Problem details: Nothing is needed except the lines below that run from the one with "3_3_place_gp: 4060 / 0.372 / 447 / 4.04" through the one with "2_1_floorplan: 3040 / - / 362 / 3.45", repeated exactly.

--- Information shown Enclosed Below ---

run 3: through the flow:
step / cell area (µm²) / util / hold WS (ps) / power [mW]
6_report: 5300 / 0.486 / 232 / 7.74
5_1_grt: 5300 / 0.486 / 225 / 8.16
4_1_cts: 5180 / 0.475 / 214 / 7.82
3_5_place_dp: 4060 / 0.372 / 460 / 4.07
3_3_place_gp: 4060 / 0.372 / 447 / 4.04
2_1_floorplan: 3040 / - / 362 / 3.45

--- End of Enclosed Information shown ---
--- Information shown Enclosed Below ---

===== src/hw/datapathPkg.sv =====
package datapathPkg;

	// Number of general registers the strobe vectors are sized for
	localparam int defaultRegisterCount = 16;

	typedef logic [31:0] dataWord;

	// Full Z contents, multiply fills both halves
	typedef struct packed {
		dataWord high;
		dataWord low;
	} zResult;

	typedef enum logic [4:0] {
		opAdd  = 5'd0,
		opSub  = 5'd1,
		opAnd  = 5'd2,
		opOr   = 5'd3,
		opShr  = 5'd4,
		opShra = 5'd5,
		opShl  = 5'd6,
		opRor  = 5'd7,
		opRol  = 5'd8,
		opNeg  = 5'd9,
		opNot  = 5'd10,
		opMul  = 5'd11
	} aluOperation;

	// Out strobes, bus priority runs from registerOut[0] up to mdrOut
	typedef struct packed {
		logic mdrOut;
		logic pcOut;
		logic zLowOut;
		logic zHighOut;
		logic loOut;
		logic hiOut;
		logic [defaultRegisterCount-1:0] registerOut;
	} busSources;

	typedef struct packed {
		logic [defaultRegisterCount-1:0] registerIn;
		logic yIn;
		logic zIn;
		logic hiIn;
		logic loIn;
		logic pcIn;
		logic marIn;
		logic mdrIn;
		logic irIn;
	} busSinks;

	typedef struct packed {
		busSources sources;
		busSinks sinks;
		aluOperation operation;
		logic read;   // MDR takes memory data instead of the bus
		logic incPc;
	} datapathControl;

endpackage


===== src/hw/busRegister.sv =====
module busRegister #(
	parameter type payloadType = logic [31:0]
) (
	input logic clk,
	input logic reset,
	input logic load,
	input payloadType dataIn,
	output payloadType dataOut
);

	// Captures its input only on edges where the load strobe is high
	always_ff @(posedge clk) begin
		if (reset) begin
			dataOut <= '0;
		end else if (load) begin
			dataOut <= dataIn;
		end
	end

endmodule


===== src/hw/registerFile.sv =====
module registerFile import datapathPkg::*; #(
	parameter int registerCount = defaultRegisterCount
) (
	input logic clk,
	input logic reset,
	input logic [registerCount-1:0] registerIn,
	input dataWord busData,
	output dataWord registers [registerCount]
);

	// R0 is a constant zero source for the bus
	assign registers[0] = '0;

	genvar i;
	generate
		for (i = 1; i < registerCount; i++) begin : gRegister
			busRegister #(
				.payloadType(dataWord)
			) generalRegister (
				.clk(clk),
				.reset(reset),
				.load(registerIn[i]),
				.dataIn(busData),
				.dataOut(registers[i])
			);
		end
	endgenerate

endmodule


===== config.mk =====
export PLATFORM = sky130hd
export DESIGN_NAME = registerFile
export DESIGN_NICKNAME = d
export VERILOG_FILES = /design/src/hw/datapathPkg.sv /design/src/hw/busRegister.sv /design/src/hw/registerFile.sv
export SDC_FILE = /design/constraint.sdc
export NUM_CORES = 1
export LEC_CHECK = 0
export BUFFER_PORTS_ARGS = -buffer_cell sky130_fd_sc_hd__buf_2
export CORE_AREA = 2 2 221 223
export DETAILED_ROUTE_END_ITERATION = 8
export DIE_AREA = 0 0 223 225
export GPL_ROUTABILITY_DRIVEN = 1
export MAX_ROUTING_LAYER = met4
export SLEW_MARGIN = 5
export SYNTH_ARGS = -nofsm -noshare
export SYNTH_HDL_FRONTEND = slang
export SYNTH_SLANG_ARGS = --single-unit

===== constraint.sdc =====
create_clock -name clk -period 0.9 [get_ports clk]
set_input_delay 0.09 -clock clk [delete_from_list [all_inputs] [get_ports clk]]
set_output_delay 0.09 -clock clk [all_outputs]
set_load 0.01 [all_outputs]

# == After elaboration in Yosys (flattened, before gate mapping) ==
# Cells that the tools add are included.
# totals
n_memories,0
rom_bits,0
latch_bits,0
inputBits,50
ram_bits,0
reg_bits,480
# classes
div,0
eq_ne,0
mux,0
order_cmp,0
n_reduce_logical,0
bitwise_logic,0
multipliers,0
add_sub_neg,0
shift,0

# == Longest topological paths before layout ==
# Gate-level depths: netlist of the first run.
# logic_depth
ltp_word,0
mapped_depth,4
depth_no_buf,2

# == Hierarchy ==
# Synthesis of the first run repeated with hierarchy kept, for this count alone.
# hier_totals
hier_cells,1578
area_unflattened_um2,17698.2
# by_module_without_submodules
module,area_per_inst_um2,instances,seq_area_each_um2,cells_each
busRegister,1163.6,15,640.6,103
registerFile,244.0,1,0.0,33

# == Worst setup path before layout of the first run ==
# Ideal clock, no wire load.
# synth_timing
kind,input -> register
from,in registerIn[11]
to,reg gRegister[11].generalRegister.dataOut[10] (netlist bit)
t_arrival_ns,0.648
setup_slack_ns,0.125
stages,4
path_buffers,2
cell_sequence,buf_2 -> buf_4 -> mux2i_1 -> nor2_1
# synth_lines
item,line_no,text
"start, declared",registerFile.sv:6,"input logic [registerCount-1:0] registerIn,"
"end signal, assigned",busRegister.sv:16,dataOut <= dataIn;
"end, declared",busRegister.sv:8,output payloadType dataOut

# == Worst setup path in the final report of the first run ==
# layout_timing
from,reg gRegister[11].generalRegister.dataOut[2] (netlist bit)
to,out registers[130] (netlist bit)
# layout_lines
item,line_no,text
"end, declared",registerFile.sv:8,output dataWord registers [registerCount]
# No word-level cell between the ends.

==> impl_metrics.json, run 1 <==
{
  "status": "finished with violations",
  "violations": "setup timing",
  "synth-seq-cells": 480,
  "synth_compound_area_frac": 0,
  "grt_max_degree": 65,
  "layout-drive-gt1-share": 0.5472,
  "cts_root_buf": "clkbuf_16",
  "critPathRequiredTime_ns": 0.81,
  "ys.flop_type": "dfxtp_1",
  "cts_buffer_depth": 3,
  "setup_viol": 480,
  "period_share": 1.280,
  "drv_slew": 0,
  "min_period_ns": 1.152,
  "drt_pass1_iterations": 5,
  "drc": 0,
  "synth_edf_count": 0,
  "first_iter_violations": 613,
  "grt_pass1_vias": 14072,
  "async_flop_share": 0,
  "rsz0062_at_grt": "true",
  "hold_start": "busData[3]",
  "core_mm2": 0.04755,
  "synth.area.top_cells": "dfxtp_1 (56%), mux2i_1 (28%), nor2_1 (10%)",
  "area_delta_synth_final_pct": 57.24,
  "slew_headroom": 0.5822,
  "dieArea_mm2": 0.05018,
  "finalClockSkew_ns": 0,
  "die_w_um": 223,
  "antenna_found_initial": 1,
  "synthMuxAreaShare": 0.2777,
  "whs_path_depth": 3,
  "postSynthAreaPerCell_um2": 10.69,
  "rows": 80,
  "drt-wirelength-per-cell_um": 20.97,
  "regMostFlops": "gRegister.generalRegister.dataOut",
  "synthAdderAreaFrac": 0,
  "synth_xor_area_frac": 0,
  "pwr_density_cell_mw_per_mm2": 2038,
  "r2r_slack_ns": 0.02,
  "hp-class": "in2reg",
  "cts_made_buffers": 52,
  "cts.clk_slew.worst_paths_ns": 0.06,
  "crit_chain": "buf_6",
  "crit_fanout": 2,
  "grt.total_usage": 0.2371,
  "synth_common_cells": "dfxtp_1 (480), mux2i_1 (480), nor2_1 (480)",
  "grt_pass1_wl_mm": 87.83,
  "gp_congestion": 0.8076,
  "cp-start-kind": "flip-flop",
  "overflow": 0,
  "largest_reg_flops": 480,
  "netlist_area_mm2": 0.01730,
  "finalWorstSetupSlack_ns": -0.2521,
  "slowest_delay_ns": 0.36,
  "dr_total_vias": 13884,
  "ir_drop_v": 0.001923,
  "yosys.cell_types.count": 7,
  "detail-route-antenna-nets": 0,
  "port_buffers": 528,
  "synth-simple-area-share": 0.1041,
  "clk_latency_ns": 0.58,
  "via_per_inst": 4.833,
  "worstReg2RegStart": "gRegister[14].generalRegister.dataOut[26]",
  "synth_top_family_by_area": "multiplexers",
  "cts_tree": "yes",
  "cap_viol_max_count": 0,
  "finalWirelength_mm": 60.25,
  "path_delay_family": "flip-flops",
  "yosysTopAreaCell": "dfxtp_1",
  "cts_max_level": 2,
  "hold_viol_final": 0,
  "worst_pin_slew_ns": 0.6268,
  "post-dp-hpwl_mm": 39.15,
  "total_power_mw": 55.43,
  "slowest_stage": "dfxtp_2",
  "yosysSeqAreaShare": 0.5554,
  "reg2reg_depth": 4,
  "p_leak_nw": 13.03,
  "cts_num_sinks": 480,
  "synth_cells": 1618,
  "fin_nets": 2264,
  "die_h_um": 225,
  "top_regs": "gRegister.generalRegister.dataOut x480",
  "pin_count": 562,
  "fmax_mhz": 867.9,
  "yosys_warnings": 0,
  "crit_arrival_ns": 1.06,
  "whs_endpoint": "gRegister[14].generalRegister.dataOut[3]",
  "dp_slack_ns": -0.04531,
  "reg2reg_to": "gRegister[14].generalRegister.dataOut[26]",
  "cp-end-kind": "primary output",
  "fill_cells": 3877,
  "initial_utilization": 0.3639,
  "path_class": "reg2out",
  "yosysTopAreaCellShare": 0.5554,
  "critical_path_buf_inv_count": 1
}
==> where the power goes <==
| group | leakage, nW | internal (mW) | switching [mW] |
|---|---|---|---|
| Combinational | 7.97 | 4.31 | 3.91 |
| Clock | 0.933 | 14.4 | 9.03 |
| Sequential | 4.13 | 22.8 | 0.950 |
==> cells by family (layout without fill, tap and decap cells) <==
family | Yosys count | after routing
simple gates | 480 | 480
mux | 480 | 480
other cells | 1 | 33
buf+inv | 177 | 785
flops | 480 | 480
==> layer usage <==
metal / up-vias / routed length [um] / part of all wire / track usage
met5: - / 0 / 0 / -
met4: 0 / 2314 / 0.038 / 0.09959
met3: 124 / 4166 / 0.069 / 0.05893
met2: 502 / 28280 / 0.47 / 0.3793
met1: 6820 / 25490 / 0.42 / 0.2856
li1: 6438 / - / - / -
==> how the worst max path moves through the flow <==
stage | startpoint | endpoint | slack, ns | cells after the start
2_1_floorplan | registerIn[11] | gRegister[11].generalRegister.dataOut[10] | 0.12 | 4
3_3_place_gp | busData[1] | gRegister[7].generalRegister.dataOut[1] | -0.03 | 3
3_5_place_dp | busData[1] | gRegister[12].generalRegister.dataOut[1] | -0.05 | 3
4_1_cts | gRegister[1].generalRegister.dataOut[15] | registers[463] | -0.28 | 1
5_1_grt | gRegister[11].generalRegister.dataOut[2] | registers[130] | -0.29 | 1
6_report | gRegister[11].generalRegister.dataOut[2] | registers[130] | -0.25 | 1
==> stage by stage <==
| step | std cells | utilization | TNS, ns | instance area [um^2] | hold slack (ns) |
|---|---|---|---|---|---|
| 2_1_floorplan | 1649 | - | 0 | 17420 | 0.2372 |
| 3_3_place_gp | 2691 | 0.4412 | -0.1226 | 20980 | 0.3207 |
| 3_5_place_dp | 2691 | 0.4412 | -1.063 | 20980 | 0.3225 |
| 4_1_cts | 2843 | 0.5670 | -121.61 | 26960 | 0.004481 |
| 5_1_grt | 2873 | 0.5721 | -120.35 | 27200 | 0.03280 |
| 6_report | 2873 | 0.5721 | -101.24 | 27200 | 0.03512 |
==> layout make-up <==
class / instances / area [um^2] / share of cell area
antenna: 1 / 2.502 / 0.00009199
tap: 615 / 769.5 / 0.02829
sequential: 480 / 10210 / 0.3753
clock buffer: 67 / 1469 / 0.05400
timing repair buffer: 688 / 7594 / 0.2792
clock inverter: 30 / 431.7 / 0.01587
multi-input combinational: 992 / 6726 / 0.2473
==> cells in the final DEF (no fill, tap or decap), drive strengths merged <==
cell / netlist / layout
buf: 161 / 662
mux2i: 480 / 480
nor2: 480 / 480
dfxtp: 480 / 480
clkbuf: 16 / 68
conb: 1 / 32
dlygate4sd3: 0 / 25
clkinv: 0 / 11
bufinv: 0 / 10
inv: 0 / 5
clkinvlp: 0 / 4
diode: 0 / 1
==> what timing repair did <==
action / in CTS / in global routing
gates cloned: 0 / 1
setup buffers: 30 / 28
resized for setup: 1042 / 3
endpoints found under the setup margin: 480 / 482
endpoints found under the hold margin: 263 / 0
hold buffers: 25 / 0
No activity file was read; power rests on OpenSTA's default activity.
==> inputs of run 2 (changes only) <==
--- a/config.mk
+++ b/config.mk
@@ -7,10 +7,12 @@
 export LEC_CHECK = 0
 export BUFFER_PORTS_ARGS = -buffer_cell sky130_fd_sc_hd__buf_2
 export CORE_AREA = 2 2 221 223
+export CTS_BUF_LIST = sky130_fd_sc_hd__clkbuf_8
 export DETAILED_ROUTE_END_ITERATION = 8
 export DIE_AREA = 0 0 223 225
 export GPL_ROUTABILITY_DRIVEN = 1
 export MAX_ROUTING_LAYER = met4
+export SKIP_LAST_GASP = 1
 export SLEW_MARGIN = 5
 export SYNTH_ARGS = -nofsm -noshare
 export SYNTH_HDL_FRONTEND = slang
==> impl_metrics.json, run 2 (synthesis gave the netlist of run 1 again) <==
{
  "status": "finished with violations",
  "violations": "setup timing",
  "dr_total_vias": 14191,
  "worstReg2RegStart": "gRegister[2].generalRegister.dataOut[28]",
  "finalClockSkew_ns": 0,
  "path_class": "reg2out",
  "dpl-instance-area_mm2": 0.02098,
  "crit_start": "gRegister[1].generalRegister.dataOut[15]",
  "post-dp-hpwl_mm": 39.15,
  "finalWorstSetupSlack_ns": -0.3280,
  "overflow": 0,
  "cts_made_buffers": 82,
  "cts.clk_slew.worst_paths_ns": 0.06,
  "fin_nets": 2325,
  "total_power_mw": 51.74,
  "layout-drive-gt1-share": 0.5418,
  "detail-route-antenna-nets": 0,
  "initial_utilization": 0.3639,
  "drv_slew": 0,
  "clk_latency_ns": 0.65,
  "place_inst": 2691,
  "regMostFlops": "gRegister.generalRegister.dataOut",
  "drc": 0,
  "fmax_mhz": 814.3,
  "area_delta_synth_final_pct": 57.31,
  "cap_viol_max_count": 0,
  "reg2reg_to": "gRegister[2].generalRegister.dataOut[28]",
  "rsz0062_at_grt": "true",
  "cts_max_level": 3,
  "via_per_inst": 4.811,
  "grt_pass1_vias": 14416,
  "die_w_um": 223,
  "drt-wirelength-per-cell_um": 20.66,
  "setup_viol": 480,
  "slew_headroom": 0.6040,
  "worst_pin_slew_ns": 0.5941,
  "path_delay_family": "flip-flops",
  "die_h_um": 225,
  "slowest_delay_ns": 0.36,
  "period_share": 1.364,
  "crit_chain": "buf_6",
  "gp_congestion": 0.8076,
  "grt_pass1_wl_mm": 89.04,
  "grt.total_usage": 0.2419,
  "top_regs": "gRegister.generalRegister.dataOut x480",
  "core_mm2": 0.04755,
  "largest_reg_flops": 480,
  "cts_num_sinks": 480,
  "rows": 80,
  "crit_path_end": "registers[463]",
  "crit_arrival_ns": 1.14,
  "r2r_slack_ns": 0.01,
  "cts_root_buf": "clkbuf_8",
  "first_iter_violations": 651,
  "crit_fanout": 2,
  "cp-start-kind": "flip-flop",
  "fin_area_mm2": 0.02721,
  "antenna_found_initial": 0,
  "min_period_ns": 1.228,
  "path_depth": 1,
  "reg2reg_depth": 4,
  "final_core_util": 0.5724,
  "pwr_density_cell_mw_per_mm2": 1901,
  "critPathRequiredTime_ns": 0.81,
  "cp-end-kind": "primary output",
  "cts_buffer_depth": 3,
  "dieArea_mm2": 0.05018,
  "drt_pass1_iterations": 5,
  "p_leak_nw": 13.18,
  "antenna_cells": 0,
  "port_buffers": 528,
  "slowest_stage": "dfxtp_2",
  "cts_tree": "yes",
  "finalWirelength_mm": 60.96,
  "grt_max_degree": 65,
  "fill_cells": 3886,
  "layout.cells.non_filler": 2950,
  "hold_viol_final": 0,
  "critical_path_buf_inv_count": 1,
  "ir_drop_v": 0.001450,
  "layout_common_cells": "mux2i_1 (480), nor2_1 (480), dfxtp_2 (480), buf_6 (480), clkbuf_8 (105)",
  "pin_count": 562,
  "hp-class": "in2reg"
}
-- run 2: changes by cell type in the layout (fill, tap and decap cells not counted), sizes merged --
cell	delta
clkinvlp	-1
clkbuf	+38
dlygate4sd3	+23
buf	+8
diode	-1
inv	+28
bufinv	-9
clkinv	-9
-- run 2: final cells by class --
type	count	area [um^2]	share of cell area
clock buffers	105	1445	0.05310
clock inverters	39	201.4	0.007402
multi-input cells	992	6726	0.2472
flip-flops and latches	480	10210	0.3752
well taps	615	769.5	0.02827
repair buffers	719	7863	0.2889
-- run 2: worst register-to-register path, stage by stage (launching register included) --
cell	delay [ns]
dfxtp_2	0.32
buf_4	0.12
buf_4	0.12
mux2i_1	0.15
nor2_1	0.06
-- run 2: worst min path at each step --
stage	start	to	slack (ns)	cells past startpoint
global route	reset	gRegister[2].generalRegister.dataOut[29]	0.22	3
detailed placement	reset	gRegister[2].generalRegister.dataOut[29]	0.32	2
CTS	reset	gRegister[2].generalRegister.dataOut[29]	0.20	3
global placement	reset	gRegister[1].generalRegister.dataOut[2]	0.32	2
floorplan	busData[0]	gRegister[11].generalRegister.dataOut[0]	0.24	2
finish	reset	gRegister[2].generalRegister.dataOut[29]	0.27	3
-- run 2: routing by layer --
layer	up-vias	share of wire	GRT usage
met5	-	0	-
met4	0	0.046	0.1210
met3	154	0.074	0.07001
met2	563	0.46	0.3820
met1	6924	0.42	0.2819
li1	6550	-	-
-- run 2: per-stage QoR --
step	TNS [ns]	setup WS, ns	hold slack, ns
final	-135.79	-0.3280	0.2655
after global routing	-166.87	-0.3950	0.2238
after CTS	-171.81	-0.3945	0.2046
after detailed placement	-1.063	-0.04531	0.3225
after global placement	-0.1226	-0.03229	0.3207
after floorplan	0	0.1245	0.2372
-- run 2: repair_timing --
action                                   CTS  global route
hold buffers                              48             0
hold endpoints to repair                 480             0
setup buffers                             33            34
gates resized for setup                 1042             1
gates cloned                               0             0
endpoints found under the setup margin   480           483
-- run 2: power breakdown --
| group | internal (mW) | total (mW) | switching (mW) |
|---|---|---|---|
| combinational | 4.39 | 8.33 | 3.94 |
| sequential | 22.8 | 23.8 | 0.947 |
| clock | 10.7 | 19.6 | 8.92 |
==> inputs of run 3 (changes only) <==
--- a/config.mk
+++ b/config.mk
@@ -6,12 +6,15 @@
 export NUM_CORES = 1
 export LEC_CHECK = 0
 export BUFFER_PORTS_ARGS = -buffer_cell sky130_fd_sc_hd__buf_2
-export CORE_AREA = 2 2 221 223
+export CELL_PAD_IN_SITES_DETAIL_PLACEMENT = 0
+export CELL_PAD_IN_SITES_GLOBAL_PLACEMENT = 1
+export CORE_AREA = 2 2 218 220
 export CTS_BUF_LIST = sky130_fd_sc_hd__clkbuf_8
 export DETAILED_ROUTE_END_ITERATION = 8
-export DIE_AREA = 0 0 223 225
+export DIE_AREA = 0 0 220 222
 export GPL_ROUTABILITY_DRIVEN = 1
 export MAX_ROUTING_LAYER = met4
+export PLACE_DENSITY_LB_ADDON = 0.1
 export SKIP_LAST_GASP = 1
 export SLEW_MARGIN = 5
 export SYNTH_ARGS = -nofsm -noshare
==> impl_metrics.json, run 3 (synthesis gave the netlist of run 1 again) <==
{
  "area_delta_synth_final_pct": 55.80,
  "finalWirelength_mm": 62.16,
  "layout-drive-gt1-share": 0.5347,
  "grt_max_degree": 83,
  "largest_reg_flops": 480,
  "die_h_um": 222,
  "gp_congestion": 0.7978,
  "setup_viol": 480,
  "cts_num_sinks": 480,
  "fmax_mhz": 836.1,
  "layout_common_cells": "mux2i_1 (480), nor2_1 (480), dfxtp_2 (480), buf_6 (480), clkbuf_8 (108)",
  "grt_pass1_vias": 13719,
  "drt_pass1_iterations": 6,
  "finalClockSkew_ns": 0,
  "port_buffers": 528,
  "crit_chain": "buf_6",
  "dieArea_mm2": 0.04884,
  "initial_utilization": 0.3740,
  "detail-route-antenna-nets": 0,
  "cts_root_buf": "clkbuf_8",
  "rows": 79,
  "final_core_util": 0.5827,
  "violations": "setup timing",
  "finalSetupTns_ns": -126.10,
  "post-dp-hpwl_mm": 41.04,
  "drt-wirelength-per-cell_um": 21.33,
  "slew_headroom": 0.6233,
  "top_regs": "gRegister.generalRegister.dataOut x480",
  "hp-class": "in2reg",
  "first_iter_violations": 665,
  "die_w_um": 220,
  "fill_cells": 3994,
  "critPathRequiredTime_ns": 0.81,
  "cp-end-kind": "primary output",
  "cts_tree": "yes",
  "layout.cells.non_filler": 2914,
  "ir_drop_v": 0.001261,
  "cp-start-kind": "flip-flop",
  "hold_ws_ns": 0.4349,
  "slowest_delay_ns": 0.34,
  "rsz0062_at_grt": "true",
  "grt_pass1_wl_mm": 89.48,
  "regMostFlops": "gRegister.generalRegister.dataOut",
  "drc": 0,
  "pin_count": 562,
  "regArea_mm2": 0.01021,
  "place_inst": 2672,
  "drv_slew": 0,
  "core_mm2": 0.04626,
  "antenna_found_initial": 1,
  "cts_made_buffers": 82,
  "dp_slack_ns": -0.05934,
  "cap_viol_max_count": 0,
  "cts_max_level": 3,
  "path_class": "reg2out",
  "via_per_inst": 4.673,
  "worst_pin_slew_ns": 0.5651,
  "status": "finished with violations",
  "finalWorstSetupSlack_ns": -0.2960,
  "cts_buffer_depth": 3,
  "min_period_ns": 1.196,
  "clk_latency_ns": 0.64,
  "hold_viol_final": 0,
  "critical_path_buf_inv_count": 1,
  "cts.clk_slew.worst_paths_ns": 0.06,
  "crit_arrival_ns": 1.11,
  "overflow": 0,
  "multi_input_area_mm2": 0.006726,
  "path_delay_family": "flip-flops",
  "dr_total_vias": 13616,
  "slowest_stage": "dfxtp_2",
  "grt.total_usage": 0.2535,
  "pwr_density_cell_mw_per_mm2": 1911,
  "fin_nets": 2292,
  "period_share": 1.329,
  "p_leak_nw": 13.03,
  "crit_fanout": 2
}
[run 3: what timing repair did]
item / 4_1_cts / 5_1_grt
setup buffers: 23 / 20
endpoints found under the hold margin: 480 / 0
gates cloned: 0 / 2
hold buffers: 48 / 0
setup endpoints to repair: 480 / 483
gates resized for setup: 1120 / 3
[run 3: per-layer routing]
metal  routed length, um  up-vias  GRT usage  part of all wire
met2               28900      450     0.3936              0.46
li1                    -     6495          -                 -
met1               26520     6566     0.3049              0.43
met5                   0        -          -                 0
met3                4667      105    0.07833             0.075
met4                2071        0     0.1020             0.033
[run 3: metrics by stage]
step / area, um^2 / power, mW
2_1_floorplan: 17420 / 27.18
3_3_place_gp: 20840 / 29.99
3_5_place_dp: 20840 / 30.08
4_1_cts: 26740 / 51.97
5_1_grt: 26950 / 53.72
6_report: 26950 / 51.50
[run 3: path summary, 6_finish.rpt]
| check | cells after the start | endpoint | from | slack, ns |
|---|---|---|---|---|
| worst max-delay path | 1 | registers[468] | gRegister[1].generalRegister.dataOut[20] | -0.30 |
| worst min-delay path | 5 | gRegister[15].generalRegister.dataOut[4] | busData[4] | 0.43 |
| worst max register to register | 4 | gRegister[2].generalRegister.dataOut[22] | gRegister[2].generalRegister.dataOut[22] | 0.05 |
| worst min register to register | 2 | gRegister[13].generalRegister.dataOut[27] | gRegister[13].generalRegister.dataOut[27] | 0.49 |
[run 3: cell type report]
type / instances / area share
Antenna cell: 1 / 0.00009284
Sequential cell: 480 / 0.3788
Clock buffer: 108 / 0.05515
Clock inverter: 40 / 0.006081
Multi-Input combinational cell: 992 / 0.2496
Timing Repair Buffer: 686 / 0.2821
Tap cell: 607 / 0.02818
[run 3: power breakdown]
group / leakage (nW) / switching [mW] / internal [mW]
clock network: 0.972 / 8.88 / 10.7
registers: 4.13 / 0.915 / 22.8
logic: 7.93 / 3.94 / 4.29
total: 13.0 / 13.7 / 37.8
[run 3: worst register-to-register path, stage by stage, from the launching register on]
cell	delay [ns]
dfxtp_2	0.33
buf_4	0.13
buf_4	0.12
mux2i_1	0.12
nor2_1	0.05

--- End of Enclosed Information shown ---

Your solution:
3_3_place_gp: 4060 / 0.372 / 447 / 4.04
2_1_floorplan: 3040 / - / 362 / 3.45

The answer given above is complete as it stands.